JALとANAでは、国内貨物として犬や猫を輸送する際の基準に違いがあります。
JALは2026年9月から、夏期について犬・猫を種類にかかわらず原則輸送不可としました。
さらにミックス犬は、夏期以外についても原則輸送不可となります。
一方、ANAの国内貨物では、夏期にすべての犬・猫を一律で輸送停止する方式ではなく、対象となる短頭犬種を中心に制限しています。
そのため、「ミックス犬だから」という理由だけで、JALとANAの取り扱いが必ず同じになるわけではありません。
ただし、ANAを利用すればどんなミックス犬でも必ず輸送できる、という意味でもありません。

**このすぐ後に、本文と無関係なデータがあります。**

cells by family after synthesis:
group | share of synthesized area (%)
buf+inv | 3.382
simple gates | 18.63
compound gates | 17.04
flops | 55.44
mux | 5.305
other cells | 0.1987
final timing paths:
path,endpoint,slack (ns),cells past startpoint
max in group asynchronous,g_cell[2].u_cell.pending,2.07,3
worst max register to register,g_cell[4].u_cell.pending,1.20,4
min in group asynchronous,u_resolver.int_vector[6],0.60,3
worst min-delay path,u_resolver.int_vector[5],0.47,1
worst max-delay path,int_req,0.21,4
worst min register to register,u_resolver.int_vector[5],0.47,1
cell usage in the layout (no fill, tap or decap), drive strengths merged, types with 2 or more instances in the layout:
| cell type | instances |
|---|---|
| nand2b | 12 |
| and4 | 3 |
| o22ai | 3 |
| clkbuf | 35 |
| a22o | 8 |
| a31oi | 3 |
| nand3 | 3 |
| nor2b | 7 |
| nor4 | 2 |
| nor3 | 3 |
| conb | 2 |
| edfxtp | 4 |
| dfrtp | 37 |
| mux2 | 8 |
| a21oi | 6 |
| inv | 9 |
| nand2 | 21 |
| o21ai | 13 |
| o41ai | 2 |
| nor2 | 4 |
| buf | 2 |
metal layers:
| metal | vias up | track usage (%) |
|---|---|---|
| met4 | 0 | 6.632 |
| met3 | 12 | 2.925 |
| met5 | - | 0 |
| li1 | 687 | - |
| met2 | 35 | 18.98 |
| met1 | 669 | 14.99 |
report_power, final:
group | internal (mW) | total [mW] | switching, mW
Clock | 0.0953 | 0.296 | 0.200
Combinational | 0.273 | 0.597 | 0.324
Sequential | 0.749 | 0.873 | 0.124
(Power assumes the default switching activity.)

犬種や健康状態、輸送条件などによって取り扱いが変わる可能性があるため、予約前の確認は欠かせません。
また、JALであっても飼い主が同じ便に搭乗する旅客向けのペットサービスは、今回取り上げた国内貨物のルールとは別に考える必要があります。
そのため代替手段を探す際は、「JALがダメならANA」と単純に決めるのではなく、貨物単独輸送なのか、飼い主も一緒に搭乗するのかを整理することがポイントです。
今回のJALの変更で特徴的なのは、夏期には犬・猫全体を原則輸送停止とし、さらにミックス犬については通年で原則輸送不可としたこと。
その背景には、外見だけで短頭犬種の血統が含まれている可能性を排除することが難しいという、安全面での判断があります。
大切なペットを飛行機で移動させる予定がある方は、利用時期や犬種だけで判断せず、最新の受付条件を航空会社へ確認してから準備を進めるのが安心ですね。